[Stored records]
=== Section Start ===

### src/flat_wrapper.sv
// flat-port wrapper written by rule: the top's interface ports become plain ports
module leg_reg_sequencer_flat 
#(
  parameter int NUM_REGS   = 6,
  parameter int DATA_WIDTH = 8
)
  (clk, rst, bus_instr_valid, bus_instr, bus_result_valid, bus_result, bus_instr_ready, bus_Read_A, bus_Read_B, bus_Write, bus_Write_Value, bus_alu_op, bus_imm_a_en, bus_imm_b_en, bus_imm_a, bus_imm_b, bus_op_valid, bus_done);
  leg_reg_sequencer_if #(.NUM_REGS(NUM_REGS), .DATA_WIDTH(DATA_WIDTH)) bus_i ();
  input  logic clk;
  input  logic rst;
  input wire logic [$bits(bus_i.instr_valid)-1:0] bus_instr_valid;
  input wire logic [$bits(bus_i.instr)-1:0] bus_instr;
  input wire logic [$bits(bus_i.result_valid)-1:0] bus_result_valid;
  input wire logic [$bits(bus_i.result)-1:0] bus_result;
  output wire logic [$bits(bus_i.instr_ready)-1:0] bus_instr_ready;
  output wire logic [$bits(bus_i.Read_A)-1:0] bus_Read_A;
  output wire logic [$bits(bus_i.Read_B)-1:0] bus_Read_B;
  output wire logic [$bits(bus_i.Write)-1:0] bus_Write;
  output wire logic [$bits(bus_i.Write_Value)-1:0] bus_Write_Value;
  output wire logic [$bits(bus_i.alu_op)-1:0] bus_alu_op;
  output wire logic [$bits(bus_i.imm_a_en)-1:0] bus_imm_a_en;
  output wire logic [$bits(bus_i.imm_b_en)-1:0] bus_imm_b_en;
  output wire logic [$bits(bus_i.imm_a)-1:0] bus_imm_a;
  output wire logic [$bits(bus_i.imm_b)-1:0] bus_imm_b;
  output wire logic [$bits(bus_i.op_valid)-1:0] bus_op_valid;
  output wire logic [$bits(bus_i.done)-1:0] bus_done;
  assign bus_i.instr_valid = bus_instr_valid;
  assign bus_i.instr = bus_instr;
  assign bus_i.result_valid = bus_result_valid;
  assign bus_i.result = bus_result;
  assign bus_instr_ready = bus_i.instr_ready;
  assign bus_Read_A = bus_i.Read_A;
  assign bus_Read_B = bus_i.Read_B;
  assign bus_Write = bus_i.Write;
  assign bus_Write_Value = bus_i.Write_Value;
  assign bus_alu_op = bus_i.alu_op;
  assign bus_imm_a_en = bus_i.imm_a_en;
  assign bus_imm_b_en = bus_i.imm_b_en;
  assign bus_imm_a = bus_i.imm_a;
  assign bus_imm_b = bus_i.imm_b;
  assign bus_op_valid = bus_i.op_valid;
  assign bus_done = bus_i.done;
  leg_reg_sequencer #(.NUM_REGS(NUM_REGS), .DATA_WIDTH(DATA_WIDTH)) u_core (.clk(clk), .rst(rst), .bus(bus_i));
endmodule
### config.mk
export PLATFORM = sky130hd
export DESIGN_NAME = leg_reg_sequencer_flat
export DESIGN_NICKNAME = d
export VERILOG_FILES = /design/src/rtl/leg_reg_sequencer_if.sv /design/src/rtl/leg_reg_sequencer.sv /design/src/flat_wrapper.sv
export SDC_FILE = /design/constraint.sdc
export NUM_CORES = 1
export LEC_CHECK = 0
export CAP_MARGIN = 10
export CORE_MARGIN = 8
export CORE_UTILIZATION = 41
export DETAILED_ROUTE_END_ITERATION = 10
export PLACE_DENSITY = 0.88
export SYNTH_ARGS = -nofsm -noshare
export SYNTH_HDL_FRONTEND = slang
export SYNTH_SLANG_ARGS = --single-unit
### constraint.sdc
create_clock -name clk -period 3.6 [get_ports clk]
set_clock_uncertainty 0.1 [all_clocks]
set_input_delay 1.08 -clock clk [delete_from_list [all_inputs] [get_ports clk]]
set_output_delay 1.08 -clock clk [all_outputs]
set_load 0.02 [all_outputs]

=== Section End ===

TO DO »
Each line from the one with "set_input_delay 1.08 -clock" through the end of the entries above is to be returned word for word. Nothing else belongs in the answer.

RESPONSE AREA »
set_input_delay 1.08 -clock clk [delete_from_list [all_inputs] [get_ports clk]]
set_output_delay 1.08 -clock clk [all_outputs]
set_load 0.02 [all_outputs]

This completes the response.